In this project, I am looking at rocket launches and how primarily non-technical factors correlate with mission outcome. I scrape data from nextspaceflight.com and analyze variables to determine which have correlations with success. I then implement a logistic regression model to try and predict future launches, and I test the accuracy and reliability of such a model. To get started, open analysis.ipynb and follow along!

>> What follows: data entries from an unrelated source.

==> config.mk <==
export PLATFORM = sky130hd
export DESIGN_NAME = uart_tx_arbiter
export DESIGN_NICKNAME = d
export VERILOG_FILES = /design/src/rtl/uart_tx_arbiter.sv
export SDC_FILE = /design/constraint.sdc
export NUM_CORES = 1
export LEC_CHECK = 0
export ABC_AREA = 0
export ABC_CLOCK_PERIOD_IN_PS = 2950
export BUFFER_PORTS_ARGS = -buffer_cell sky130_fd_sc_hd__buf_2
export CORE_ASPECT_RATIO = 1.1
export CORE_UTILIZATION = 35
export CTS_BUF_LIST = sky130_fd_sc_hd__clkbuf_2 sky130_fd_sc_hd__clkbuf_4 sky130_fd_sc_hd__clkbuf_8
export DETAILED_ROUTE_END_ITERATION = 7
export RECOVER_POWER = 100
export SLEW_MARGIN = 20
export SYNTH_ARGS = -nofsm -noshare
export SYNTH_HDL_FRONTEND = slang
export SYNTH_SLANG_ARGS = --single-unit
==> constraint.sdc <==
create_clock -name clk -period 2.95 [get_ports clk]
set_input_delay 0.59 -clock clk [delete_from_list [all_inputs] [get_ports clk]]
set_output_delay 0.59 -clock clk [all_outputs]
set_load 0.02 [all_outputs]
## src/rtl/online_arith_pkg.sv

```systemverilog
// Shared definitions for the online-arithmetic blocks: FSM states, digit
// legality bounds and the on-the-fly conversion result width.
package online_arith_pkg;

    typedef enum logic [1:0] {
        ST_IDLE = 2'b00,
        ST_CONV = 2'b01,
        ST_DONE = 2'b10
    } rtb_state_e;

    // One extra bit above ND*L carries the sign of the converted value.
    function automatic int otf_result_width(input int nd, input int l);
        return nd * l + 32'sd1;
    endfunction

    function automatic int digit_max(input int radix);
        return radix - 32'sd1;
    endfunction

    function automatic int digit_min(input int radix);
        return 32'sd1 - radix;
    endfunction

endpackage

```

## src/rtl/otf_digit_step.sv

```systemverilog
// One step of MSD-first on-the-fly conversion: appends a signed digit to the
// Q / QM pair (QM == Q-1) using only shift-and-append selection.
module otf_digit_step #(
    parameter int RADIX_BITS = 2,
    parameter int L          = 1,
    parameter int W          = 10
) (
    input  logic [W-1:0]          q,
    input  logic [W-1:0]          qm,
    input  logic [RADIX_BITS-1:0] d,
    output logic [W-1:0]          q_next,
    output logic [W-1:0]          qm_next
);

    localparam logic [L-1:0] ONES = '1;

    logic [L-1:0] d_lo_s;
    logic [L-1:0] dm1_lo_s;

    // Low L bits of d equal RADIX+d for negative digits, so one slice serves both signs.
    assign d_lo_s   = d[L-1:0];
    assign dm1_lo_s = d_lo_s - L'(1);

    // Select the shift source (Q or QM) and the appended digit by the sign of d.
    always_comb begin
        q_next  = q << L;
        qm_next = qm << L;
        if (d == '0) begin
            q_next  = q << L;
            qm_next = (qm << L) | W'(ONES);
        end else if (d[RADIX_BITS-1]) begin
            q_next  = (qm << L) | W'(d_lo_s);
            qm_next = (qm << L) | W'(dm1_lo_s);
        end else begin
            q_next  = (q << L) | W'(d_lo_s);
            qm_next = (q << L) | W'(dm1_lo_s);
        end
    end

endmodule

```

## src/rtl/redundant_to_binary_converter.sv

```systemverilog
// Serial MSD-first redundant-to-two's-complement converter, one digit per clock.
// Optional digit range checking is built when RTB_DIGIT_CHECK_EN is defined.
module redundant_to_binary_converter
    import online_arith_pkg::*;
#(
    parameter int NO_OF_DIGITS = 8,
    parameter int RADIX_BITS   = 2,
    parameter int RADIX        = 2
) (
    input  logic                                  clk,
    input  logic                                  rst_n,
    input  logic                                  in_valid,
    output logic                                  in_ready,
    input  logic [NO_OF_DIGITS*RADIX_BITS-1:0]    in_dout,
    input  logic [RADIX_BITS-1:0]                 in_cout,
    output logic                                  out_valid,
    input  logic                                  out_ready,
    output logic [otf_result_width(NO_OF_DIGITS+1, $clog2(RADIX))-1:0] out_value,
    output logic                                  out_err
);

    localparam int L     = $clog2(RADIX);
    localparam int ND    = NO_OF_DIGITS + 1;
    localparam int W     = otf_result_width(ND, L);
    localparam int SR_W  = ND * RADIX_BITS;
    localparam int CNT_W = $clog2(ND + 1);

    rtb_state_e              state_r;
    rtb_state_e              state_s;
    logic [SR_W-1:0]         sr_r;
    logic [W-1:0]            q_r;
    logic [W-1:0]            qm_r;
    logic [CNT_W-1:0]        cnt_r;
    logic [W-1:0]            out_value_r;
    logic [RADIX_BITS-1:0]   digit_s;
    logic [W-1:0]            q_step_s;
    logic [W-1:0]            qm_step_s;

    assign digit_s   = sr_r[SR_W-1 -: RADIX_BITS];
    assign in_ready  = (state_r == ST_IDLE);
    assign out_valid = (state_r == ST_DONE);
    assign out_value = out_value_r;

    otf_digit_step #(
        .RADIX_BITS (RADIX_BITS),
        .L          (L),
        .W          (W)
    ) u_step (
        .q       (q_r),
        .qm      (qm_r),
        .d       (digit_s),
        .q_next  (q_step_s),
        .qm_next (qm_step_s)
    );

    // FSM state register.
    always_ff @(posedge clk or negedge rst_n) begin
        if (!rst_n) begin
            state_r <= ST_IDLE;
        end else begin
            state_r <= state_s;
        end
    end

    // FSM next-state logic.
    always_comb begin
        state_s = state_r;
        case (state_r)
            ST_IDLE: begin
                if (in_valid) state_s = ST_CONV;
                else          state_s = ST_IDLE;
            end
            ST_CONV: begin
                if (cnt_r == '0) state_s = ST_DONE;
                else             state_s = ST_CONV;
            end
            ST_DONE: begin
                if (out_ready) state_s = ST_IDLE;
                else           state_s = ST_DONE;
            end
            default: state_s = ST_IDLE;
        endcase
    end

    // Datapath: latch word on accept, shift one digit per CONV cycle, publish on the last.
    always_ff @(posedge clk or negedge rst_n) begin
        if (!rst_n) begin
            sr_r        <= '0;
            q_r         <= '0;
            qm_r        <= '1;
            cnt_r       <= '0;
            out_value_r <= '0;
        end else if (state_r == ST_IDLE && in_valid) begin
            sr_r  <= {in_cout, in_dout};
            q_r   <= '0;
            qm_r  <= '1;
            cnt_r <= CNT_W'(ND - 1);
        end else if (state_r == ST_CONV) begin
            sr_r  <= sr_r << RADIX_BITS;
            q_r   <= q_step_s;
            qm_r  <= qm_step_s;
            cnt_r <= cnt_r - CNT_W'(1);
            if (cnt_r == '0) begin
                out_value_r <= q_step_s;
            end else begin
                out_value_r <= out_value_r;
            end
        end else begin
            sr_r        <= sr_r;
            q_r         <= q_r;
            qm_r        <= qm_r;
            cnt_r       <= cnt_r;
            out_value_r <= out_value_r;
        end
    end

`ifdef RTB_DIGIT_CHECK_EN
    logic err_flag_r;
    logic out_err_r;
    logic illegal_s;

    assign illegal_s = (int'($signed(digit_s)) > digit_max(RADIX)) ||
                       (int'($signed(digit_s)) < digit_min(RADIX));
    assign out_err   = out_err_r;

    // Sticky illegal-digit flag for the word in flight; published with the result.
    always_ff @(posedge clk or negedge rst_n) begin
        if (!rst_n) begin
            err_flag_r <= 1'b0;
            out_err_r  <= 1'b0;
        end else if (state_r == ST_IDLE && in_valid) begin
            err_flag_r <= 1'b0;
        end else if (state_r == ST_CONV) begin
            err_flag_r <= err_flag_r | illegal_s;
            if (cnt_r == '0) begin
                out_err_r <= err_flag_r | illegal_s;
            end else begin
                out_err_r <= out_err_r;
            end
        end else begin
            err_flag_r <= err_flag_r;
            out_err_r  <= out_err_r;
        end
    end
`else
    assign out_err = 1'b0;
`endif

endmodule

```

## config.mk

```make
export PLATFORM = sky130hd
export DESIGN_NAME = redundant_to_binary_converter
export DESIGN_NICKNAME = d
export VERILOG_FILES = /design/src/rtl/online_arith_pkg.sv /design/src/rtl/otf_digit_step.sv /design/src/rtl/redundant_to_binary_converter.sv
export SDC_FILE = /design/constraint.sdc
export NUM_CORES = 1
export LEC_CHECK = 0
export ABC_CLOCK_PERIOD_IN_PS = 3500
export CORE_MARGIN = 5
export CORE_UTILIZATION = 57
export DETAILED_ROUTE_END_ITERATION = 10
export PLACE_DENSITY = 0.83
export SLEW_MARGIN = 20
export SYNTH_ARGS = -nofsm -noshare
export SYNTH_HDL_FRONTEND = slang
export SYNTH_SLANG_ARGS = --single-unit
```

## constraint.sdc

```tcl
create_clock -name clk -period 3.5 [get_ports clk]
set_input_delay 0.7 -clock clk [delete_from_list [all_inputs] [get_ports clk]]
set_output_delay 0.7 -clock clk [all_outputs]
set_load 0.01 [all_outputs]
```

==> results.sh, run 1 <==
export IMPL_wl_per_cell_um=16.2
export IMPL_synth_xor_area_share_pct=0.376
export IMPL_rsz0062_at_grt="no"
export IMPL_syn_inst=234
export IMPL_ys_warn_count=0
export IMPL_grt_overflow_total=0
export IMPL_viasPerCell=5.89
export IMPL_core_area_mm2=0.00397
export IMPL_power_density_mw_per_mm2=909
export IMPL_io_pins=35
export IMPL_synth_top_cell_area_share_pct=46.2
export IMPL_layout_commonest_cell="nand2_1"
export IMPL_leakage_nw=1.14
export IMPL_power_switching_uw=964
export IMPL_synth_area_top_cells="dfrtp_1 (46%), dfstp_2 (10%), nand2_1 (7.4%)"
export IMPL_grt_antenna_before_repair=0
export IMPL_seqPwrFrac_pct=46.3
export IMPL_num_antenna_cells=0
export IMPL_cts_resized=0
export IMPL_nets=283
export IMPL_min_period_ns=2.58
export IMPL_intPower_mw=1.55
export IMPL_finalSetupViolCount=0
export IMPL_clock_fmax_mhz=387
export IMPL_met1Wirelength_um=2150
export IMPL_synth_compound_area_share_pct=20.2
export IMPL_synthAdderAreaFrac_pct=1.08
export IMPL_maxSlewHeadroom_pct=38.1
export IMPL_ant_nets=0
export IMPL_rows=23
export IMPL_grt_max_degree=29
export IMPL_grt_usage_pct=21.0
export IMPL_synth_top_family_by_area="compound AO/OA/AOI/OAI gates"
export IMPL_setup_tns_ns=0
export IMPL_ys_flop_type="dfrtp_1"
export IMPL_pwr_share_clk_pct=14.0
export IMPL_die_h_um=73.9
export IMPL_numCtsBuffers=5
export IMPL_synth_edff_count=0
export IMPL_timing_rr_end="out_value[5]$_DFFE_PN0P_"
export IMPL_drive_gt1_share_pct=10.0
export IMPL_critPathMaxFanout=25
export IMPL_top_layer="met4"
export IMPL_clock_path_buffers=2
export IMPL_die_w_um=73.9
export IMPL_start_util_pct=58.6
export IMPL_finalWirelength_um=5020
export IMPL_insertion_delay_ns=0.31
export IMPL_peakVddDrop_mv=0.371
export IMPL_cts_tree="yes"
export IMPL_cts_root_buf="clkbuf_8"
export IMPL_wl_met3_um=262
export IMPL_grt_pass1_wl_um=8670
export IMPL_synth_seq_cells=52
export IMPL_hold_ws_ns=0.395
export IMPL_path_class="flip-flop to output port"
export IMPL_worstSetupEndpointType="output port"
export IMPL_drtPass1Iterations=5
export IMPL_ys_async_sr_fraction_pct=100
export IMPL_min_path_type="primary input to asynchronous set/reset pin"
export IMPL_hpwl_um=3400
export IMPL_cts_setup_buffers=0
export IMPL_routed_via_count=1826
export IMPL_outcome="completed"
export IMPL_drt_iter0_markers=136
export IMPL_ctsHoldBuffers=0
export IMPL_r2r_slack_ns=1.23
export IMPL_power_frac_comb_pct=39.8
export IMPL_first_global_vias=1809
export IMPL_crit_arrival_ns=1.88
export IMPL_synth_fp_nets=258
export IMPL_drcViolationCount=0
export IMPL_syn_area_mm2=0.00233
export IMPL_cap_violations=0
export IMPL_port_buffers=33
export IMPL_gp_congestion=0.755
export IMPL_worstRegToRegCells=4
export IMPL_synth_top_cell_by_area="dfrtp_1"
export IMPL_r2r_start="state_r[0]$_DFF_PN0_"
export IMPL_synth_distinct_cells=31
export IMPL_cp_start_kind="flip-flop"
export IMPL_slew_viol_final=0
export IMPL_required_ns=2.80
export IMPL_tightestPinTransition_ns=0.924
export IMPL_period_share_pct=73.8
export IMPL_syn_to_final_growth_pct=18.6
export IMPL_avgSynthCellArea_um2=9.95
export IMPL_final_cell_mix="nand2_1 (46), dfrtp_1 (43), clkdlybuf4s50_1 (32), o21ai_0 (17), a31oi_1 (17)"
export IMPL_path_clk_slew_ns=0.09
export IMPL_p_sw_share_pct=38.4
export IMPL_htreeDepth=2
export IMPL_synthMuxAreaShare_pct=4.78
export IMPL_clkSinkCount=52
export IMPL_yosysSeqAreaShare_pct=56.4
export IMPL_dieArea_mm2=0.00546
export IMPL_finClkSkew_ns=0.0126
export IMPL_routed_wl_met2_um=2550
export IMPL_hold_viol_final=0
export IMPL_yosys_area_share_simple_pct=12.3
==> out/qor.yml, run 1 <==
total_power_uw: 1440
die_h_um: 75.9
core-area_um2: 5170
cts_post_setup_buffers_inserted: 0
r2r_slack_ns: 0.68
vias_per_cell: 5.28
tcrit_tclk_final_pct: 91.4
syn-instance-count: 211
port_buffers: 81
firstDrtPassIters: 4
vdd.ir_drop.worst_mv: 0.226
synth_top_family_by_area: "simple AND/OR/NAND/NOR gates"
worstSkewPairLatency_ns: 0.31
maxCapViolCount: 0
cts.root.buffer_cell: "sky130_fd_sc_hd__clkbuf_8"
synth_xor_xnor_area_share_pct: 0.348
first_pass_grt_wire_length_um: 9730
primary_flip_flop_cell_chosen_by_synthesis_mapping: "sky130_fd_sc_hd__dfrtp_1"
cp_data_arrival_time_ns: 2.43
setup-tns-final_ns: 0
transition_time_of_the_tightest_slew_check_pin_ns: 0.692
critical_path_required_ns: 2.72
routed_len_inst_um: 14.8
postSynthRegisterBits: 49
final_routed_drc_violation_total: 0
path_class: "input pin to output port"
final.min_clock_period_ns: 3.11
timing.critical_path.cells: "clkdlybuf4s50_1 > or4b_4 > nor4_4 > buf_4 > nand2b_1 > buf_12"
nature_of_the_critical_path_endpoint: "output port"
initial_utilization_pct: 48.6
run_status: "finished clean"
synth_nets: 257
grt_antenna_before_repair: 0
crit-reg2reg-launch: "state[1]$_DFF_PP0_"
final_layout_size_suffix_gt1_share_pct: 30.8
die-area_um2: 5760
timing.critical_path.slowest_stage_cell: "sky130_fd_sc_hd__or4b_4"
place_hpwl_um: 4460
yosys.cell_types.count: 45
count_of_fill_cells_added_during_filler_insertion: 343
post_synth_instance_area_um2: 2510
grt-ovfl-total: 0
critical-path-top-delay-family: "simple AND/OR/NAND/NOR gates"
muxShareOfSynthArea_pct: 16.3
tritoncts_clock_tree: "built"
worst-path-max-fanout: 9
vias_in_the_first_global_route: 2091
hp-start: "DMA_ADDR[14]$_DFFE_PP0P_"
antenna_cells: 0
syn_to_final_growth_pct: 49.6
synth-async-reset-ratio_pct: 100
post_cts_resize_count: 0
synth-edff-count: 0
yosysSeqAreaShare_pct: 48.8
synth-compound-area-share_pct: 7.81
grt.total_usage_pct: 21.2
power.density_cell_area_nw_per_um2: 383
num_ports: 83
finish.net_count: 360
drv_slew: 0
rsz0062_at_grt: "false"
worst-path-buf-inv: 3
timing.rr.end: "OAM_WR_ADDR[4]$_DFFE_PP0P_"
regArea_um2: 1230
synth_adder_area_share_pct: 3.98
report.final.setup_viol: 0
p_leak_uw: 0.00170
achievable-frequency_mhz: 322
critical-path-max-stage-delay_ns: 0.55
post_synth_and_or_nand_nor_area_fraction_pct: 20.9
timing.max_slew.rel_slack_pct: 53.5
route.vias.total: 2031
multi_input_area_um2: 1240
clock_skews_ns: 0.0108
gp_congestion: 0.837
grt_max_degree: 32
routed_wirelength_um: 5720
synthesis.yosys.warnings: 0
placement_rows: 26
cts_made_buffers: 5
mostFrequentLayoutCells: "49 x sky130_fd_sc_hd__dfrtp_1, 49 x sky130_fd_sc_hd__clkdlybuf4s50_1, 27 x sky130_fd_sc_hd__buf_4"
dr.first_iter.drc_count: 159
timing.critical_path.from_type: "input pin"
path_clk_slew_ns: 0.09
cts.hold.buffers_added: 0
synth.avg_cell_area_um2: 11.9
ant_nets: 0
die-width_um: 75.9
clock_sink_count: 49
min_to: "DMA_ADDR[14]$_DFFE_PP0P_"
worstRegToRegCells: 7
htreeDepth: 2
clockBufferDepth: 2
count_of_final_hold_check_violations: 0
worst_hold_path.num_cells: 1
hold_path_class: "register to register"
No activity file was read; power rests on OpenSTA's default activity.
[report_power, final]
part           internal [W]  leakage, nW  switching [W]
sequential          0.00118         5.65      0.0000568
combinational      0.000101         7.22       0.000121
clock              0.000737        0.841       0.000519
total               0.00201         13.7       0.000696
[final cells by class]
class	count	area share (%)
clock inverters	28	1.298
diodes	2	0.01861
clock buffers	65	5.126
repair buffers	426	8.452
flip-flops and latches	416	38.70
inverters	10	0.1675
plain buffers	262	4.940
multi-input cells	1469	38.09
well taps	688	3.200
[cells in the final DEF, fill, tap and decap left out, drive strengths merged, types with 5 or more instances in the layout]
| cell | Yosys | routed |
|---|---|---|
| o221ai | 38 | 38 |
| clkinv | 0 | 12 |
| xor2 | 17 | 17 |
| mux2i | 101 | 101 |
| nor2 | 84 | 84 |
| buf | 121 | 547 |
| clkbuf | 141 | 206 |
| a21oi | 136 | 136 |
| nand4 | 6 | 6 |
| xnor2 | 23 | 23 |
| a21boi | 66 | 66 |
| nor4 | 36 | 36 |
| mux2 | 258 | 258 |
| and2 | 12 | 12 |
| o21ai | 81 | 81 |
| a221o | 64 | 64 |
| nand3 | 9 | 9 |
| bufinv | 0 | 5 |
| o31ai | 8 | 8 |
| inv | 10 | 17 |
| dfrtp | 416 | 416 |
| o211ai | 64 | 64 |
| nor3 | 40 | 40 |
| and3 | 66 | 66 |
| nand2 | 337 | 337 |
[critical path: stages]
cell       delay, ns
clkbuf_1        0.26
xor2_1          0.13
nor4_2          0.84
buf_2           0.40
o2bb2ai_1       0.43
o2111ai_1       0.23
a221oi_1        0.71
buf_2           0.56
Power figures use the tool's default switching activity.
[src/flat_wrapper.sv]
// flat-port wrapper written by rule: the top's interface ports become plain ports
module attn_result_streamer_flat 
#(
  parameter int DATA_W  = 16,
  parameter int N_WORDS = 32,
  parameter int IDX_W   = 5
)
  (clk, rst, bus_en, bus_all_done, bus_final_res, bus_out_ready, bus_out_data, bus_out_valid, bus_out_last, bus_out_idx, bus_busy, bus_overrun);
  attn_result_streamer_if #(.DATA_W(DATA_W), .N_WORDS(N_WORDS), .IDX_W(IDX_W)) bus_i ();
  input logic clk;
  input logic rst;
  input wire logic [$bits(bus_i.en)-1:0] bus_en;
  input wire logic [$bits(bus_i.all_done)-1:0] bus_all_done;
  input wire logic [$bits(bus_i.final_res)-1:0] bus_final_res;
  input wire logic [$bits(bus_i.out_ready)-1:0] bus_out_ready;
  output wire logic [$bits(bus_i.out_data)-1:0] bus_out_data;
  output wire logic [$bits(bus_i.out_valid)-1:0] bus_out_valid;
  output wire logic [$bits(bus_i.out_last)-1:0] bus_out_last;
  output wire logic [$bits(bus_i.out_idx)-1:0] bus_out_idx;
  output wire logic [$bits(bus_i.busy)-1:0] bus_busy;
  output wire logic [$bits(bus_i.overrun)-1:0] bus_overrun;
  assign bus_i.en = bus_en;
  assign bus_i.all_done = bus_all_done;
  assign bus_i.final_res = bus_final_res;
  assign bus_i.out_ready = bus_out_ready;
  assign bus_out_data = bus_i.out_data;
  assign bus_out_valid = bus_i.out_valid;
  assign bus_out_last = bus_i.out_last;
  assign bus_out_idx = bus_i.out_idx;
  assign bus_busy = bus_i.busy;
  assign bus_overrun = bus_i.overrun;
  attn_result_streamer #(.DATA_W(DATA_W), .N_WORDS(N_WORDS), .IDX_W(IDX_W)) u_core (.clk(clk), .rst(rst), .bus(bus_i));
endmodule
[config.mk]
export PLATFORM = sky130hd
export DESIGN_NAME = attn_result_streamer_flat
export DESIGN_NICKNAME = d
export VERILOG_FILES = /design/src/rtl/attn_result_streamer_if.sv /design/src/rtl/attn_result_streamer.sv /design/src/flat_wrapper.sv
export SDC_FILE = /design/constraint.sdc
export NUM_CORES = 1
export LEC_CHECK = 0
export BUFFER_PORTS_ARGS = -buffer_cell sky130_fd_sc_hd__buf_4
export CAP_MARGIN = 15
export CORE_ASPECT_RATIO = 0.8
export CORE_MARGIN = 2
export CORE_UTILIZATION = 38
export CTS_CLUSTER_DIAMETER = 30
export DETAILED_ROUTE_END_ITERATION = 12
export PLACE_DENSITY = 0.66
export SLEW_MARGIN = 20
export SYNTH_ARGS = -nofsm -noshare
export SYNTH_HDL_FRONTEND = slang
export SYNTH_SLANG_ARGS = --single-unit
[constraint.sdc]
create_clock -name clk -period 33.6 [get_ports clk]
set_clock_uncertainty 0.05 [all_clocks]
set_input_delay 0 -clock clk [delete_from_list [all_inputs] [get_ports clk]]
set_output_delay 0 -clock clk [all_outputs]
set_load 0.01 [all_outputs]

webscraper.py Contains functions for scraping data off nextspaceflight.com
processing.py Contains functions for formatting and visualizing the data
launches.csv Contains the data from nextspaceflight.com as a csv
analysis.ipynb Contains the computational essay, integrating functions from previous files
test_processing.py Runs pytests on processing.py to make sure all functions work properly
Conda Python Conda is the only required install for this project, and you can find it here: https://docs.conda.io/projects/conda/en/latest/user-guide/install/
All other dependencies come with conda python, but are also listed below
numpy
copy
pandas
BeautifulSoup (from bs4)
requests
Pyplot (from Matplotlib)
lxml
scikit
seaborn
This code is designed specifically to scrape data from nextspaceflight.com, and so will not immediately work with other sites. The main hardcoded portions are the beautifulsoup extraction, and the dataframe headers and formatting. However, is it entirely possible to modify this code for use with other sites.